=== EXTRACTED RECORDS ===

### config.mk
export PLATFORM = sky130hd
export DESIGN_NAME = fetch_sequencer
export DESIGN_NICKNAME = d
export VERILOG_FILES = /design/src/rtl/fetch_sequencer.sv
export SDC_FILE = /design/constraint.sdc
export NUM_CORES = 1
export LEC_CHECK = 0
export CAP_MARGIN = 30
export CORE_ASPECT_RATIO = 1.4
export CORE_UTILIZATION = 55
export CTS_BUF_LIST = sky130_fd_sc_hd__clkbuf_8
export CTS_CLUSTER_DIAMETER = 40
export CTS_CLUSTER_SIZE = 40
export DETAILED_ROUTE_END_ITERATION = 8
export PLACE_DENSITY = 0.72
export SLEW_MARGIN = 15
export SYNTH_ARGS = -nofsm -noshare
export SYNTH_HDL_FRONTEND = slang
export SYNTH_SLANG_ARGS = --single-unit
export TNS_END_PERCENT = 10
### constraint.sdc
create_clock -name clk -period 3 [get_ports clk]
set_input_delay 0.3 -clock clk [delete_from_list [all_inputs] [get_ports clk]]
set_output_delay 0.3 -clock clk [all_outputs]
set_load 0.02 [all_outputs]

===
=== EXTRACTED RECORDS ===

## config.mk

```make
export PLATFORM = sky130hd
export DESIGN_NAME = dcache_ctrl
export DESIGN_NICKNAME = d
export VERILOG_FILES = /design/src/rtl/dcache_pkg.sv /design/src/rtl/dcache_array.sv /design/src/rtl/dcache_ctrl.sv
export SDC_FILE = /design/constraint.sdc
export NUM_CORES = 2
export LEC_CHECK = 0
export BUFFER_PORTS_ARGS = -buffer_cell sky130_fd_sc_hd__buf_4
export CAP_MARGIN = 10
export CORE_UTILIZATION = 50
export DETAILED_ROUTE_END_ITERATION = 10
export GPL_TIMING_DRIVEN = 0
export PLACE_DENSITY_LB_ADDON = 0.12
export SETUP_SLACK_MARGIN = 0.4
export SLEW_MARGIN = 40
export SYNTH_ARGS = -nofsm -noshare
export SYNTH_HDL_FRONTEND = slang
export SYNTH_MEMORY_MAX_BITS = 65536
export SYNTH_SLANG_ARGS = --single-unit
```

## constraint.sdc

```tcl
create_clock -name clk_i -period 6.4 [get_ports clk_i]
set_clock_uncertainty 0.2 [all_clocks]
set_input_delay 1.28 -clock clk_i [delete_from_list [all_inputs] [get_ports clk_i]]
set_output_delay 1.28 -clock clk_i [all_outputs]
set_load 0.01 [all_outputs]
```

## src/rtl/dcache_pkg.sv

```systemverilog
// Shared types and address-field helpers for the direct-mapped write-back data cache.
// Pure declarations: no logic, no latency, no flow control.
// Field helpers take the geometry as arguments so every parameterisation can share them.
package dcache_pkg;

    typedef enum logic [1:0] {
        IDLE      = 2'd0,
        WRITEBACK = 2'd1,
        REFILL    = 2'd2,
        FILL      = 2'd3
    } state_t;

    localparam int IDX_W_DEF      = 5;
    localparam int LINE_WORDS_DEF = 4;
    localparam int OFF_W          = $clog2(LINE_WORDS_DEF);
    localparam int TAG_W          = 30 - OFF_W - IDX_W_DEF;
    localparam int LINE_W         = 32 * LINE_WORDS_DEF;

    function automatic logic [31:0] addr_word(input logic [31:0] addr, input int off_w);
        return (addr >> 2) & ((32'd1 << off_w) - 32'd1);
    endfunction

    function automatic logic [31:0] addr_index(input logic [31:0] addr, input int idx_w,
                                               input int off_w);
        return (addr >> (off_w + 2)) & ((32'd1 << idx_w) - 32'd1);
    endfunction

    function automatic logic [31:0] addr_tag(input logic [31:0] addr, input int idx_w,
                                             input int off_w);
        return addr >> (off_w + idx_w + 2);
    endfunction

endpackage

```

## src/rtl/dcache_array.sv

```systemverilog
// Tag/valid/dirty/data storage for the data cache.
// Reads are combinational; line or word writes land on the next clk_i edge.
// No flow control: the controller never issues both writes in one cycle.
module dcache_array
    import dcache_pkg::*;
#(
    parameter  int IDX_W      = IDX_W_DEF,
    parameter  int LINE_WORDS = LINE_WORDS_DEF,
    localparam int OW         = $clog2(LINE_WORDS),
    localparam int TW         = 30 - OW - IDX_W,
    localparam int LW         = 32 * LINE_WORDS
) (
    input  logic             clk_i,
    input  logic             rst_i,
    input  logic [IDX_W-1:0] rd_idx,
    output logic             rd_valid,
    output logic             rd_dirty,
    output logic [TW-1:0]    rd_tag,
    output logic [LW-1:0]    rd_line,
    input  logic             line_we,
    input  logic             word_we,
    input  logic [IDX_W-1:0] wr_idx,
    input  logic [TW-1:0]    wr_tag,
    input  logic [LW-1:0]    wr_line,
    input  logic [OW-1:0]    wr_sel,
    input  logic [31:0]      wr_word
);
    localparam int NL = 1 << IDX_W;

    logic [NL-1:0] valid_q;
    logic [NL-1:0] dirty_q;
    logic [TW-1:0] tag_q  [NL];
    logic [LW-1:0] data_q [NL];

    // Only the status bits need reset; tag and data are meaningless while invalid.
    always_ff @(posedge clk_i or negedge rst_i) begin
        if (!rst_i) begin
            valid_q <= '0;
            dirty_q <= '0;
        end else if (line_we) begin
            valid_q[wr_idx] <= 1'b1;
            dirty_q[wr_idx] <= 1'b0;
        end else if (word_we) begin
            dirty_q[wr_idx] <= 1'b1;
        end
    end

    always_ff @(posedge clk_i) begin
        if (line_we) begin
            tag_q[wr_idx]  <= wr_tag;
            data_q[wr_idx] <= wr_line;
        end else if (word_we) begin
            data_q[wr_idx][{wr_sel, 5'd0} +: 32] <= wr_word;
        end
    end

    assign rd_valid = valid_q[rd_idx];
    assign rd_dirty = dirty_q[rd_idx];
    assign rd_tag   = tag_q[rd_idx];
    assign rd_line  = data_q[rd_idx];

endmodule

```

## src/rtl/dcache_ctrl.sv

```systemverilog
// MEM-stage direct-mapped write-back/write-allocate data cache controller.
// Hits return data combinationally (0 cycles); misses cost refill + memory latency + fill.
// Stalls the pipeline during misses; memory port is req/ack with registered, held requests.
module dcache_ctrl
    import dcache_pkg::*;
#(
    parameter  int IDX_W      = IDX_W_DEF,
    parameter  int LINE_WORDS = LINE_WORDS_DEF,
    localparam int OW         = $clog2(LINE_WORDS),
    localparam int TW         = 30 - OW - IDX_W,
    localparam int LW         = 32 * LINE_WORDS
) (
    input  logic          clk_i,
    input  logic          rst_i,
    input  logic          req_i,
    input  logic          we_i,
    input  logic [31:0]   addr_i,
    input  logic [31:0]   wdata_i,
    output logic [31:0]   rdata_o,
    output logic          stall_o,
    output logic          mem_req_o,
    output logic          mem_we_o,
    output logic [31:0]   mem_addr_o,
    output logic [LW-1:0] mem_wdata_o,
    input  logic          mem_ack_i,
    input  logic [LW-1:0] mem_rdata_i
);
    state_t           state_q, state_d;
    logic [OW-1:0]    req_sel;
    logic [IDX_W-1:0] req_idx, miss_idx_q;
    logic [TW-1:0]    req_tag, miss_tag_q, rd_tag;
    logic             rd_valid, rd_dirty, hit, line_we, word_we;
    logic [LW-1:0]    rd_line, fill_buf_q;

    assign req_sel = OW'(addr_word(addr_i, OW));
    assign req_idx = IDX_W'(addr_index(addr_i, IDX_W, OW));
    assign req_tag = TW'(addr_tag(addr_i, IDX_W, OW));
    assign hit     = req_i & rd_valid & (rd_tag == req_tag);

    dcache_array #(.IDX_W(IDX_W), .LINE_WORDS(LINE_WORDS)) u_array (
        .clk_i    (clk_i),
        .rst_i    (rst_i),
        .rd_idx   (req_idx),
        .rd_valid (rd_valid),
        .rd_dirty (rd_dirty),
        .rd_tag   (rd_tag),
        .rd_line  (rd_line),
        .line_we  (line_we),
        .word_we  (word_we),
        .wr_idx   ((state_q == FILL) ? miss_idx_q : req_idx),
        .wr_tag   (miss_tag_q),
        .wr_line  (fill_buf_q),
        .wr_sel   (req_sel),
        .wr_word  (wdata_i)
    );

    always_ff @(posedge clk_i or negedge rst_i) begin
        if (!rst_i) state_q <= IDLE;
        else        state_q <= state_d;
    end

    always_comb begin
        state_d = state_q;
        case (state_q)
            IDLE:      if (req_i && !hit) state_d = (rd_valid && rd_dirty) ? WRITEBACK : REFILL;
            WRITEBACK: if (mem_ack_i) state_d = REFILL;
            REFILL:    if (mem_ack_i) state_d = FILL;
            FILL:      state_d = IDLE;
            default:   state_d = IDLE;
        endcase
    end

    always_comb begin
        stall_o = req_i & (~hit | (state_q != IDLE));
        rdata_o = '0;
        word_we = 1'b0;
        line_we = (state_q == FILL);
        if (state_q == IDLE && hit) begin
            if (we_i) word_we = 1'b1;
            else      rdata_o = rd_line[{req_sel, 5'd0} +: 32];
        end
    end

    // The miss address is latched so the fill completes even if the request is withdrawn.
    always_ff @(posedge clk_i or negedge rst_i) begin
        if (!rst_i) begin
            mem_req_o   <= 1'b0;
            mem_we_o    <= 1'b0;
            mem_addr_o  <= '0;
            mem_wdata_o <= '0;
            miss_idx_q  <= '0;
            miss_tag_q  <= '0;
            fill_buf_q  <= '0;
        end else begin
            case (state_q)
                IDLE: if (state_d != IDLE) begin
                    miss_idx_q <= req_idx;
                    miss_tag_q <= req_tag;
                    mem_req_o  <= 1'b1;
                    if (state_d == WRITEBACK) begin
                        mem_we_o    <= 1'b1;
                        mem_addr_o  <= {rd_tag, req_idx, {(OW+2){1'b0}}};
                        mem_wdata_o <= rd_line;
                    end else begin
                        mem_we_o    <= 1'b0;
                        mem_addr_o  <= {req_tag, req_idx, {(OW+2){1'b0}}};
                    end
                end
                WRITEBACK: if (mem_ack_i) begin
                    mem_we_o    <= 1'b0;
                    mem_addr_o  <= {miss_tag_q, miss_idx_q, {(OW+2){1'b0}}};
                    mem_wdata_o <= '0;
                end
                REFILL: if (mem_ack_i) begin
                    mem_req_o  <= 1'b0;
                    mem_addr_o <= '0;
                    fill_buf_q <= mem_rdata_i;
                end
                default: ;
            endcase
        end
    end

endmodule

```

===
=== EXTRACTED RECORDS ===

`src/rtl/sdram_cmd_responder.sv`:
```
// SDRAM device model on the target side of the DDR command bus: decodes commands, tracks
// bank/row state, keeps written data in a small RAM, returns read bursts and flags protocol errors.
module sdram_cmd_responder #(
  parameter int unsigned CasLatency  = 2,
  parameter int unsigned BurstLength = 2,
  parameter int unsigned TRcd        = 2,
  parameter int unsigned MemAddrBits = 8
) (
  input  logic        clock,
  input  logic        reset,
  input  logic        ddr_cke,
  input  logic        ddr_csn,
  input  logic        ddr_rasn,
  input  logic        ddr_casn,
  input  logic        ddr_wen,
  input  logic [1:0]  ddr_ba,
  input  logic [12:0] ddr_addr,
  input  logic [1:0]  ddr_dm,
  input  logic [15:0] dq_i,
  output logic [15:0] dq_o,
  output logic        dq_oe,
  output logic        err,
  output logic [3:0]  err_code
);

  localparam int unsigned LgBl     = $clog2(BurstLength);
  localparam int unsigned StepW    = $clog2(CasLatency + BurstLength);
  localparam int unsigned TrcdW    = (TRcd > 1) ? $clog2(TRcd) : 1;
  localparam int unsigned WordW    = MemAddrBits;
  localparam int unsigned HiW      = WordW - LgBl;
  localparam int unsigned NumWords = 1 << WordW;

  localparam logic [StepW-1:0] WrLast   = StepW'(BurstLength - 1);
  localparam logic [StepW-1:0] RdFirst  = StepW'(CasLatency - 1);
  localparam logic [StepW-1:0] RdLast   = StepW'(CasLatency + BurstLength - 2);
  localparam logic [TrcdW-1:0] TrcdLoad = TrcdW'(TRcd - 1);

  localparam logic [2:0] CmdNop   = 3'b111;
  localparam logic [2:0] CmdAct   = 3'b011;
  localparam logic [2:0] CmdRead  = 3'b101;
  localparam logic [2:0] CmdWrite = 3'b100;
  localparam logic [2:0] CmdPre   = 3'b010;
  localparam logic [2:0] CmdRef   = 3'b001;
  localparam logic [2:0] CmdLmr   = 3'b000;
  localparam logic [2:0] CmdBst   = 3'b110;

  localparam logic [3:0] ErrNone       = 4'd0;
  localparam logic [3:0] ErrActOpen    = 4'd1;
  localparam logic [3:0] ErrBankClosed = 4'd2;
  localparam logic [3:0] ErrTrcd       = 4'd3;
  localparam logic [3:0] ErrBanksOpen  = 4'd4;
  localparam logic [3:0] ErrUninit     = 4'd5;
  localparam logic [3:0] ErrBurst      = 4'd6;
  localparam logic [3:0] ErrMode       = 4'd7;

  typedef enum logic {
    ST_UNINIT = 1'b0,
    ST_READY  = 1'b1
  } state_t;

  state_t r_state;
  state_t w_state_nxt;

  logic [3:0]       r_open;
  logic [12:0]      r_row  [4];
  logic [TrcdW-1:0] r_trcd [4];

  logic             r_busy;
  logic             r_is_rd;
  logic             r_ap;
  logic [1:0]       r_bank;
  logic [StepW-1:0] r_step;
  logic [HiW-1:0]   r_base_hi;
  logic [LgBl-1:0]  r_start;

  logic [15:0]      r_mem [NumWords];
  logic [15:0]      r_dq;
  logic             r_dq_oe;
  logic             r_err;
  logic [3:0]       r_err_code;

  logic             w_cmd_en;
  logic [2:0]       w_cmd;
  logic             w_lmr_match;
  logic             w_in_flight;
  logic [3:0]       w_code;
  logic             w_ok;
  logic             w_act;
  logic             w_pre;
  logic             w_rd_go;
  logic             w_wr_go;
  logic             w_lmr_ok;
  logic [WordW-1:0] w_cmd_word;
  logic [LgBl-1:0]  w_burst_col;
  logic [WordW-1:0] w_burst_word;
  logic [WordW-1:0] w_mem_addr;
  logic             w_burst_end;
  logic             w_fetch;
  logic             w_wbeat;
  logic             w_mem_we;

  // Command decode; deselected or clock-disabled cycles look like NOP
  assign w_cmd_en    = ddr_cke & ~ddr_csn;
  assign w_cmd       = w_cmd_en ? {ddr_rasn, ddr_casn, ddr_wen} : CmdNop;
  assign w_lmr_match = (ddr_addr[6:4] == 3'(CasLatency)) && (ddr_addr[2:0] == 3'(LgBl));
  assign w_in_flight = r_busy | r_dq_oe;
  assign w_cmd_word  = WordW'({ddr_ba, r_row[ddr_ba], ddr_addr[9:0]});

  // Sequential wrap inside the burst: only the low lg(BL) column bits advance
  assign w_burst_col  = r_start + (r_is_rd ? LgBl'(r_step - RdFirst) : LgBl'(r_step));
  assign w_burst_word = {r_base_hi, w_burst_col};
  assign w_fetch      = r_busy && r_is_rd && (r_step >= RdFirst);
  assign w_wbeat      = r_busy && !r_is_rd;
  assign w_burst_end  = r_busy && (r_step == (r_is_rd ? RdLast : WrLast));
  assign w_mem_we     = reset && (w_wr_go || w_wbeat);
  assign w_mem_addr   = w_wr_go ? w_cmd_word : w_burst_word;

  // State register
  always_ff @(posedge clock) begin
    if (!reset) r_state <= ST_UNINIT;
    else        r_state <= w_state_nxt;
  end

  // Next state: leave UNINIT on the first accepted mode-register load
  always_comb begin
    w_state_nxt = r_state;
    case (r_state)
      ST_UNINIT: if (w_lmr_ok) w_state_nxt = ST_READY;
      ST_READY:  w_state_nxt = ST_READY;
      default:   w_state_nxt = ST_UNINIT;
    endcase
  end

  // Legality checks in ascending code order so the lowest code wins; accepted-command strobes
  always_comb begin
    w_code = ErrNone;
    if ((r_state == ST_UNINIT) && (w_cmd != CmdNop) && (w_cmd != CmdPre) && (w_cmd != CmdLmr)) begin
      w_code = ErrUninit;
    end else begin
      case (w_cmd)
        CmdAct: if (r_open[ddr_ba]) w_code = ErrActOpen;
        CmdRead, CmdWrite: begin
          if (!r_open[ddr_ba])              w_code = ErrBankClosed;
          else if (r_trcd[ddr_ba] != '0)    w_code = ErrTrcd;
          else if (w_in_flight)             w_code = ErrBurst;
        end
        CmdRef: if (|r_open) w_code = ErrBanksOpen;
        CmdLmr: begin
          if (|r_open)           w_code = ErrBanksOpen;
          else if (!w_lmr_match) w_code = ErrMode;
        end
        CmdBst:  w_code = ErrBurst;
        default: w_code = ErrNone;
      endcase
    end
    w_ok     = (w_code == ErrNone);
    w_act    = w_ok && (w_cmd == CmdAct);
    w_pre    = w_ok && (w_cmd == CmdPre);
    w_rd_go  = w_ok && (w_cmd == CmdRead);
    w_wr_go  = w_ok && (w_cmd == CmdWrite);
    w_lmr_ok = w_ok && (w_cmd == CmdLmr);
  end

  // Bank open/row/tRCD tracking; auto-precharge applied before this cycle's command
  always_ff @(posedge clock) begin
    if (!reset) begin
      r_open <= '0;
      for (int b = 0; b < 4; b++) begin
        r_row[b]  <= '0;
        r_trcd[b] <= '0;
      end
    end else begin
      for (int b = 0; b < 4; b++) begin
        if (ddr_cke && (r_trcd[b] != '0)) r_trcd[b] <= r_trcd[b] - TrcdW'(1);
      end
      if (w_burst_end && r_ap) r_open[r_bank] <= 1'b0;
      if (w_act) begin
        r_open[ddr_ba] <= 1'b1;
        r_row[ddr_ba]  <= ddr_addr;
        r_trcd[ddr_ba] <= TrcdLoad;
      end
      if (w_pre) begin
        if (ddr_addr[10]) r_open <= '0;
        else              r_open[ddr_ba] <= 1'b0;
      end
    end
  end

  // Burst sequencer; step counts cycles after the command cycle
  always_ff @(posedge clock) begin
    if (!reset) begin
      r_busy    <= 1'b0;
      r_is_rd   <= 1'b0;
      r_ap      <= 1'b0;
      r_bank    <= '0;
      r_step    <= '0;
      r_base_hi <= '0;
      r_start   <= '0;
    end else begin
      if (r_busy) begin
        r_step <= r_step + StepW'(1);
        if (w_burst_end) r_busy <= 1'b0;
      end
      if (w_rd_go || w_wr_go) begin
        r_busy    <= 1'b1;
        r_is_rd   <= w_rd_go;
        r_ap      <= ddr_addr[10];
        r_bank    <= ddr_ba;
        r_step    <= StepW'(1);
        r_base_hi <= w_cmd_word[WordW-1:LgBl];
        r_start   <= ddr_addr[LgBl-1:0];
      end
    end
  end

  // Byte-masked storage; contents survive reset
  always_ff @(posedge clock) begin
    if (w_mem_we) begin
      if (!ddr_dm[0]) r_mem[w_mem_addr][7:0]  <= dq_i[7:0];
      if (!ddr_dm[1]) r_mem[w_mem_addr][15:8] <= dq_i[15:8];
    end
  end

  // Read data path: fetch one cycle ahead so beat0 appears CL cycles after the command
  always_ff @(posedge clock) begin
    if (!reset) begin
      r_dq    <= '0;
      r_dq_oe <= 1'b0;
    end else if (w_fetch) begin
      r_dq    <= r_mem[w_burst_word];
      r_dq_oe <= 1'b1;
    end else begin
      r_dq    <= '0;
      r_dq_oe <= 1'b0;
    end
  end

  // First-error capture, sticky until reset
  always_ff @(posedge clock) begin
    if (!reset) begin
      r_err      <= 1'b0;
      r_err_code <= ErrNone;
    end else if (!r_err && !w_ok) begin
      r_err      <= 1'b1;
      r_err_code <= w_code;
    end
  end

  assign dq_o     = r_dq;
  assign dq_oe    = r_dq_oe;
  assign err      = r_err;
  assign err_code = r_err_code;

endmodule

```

===

**DIRECTIONS**
What lines in the records above include the string "IDLE"? Copy each one.

**EXERCISE RESULT**
        IDLE      = 2'd0,
        if (!rst_i) state_q <= IDLE;
            IDLE:      if (req_i && !hit) state_d = (rd_valid && rd_dirty) ? WRITEBACK : REFILL;
            FILL:      state_d = IDLE;
            default:   state_d = IDLE;
        stall_o = req_i & (~hit | (state_q != IDLE));
        if (state_q == IDLE && hit) begin
                IDLE: if (state_d != IDLE) begin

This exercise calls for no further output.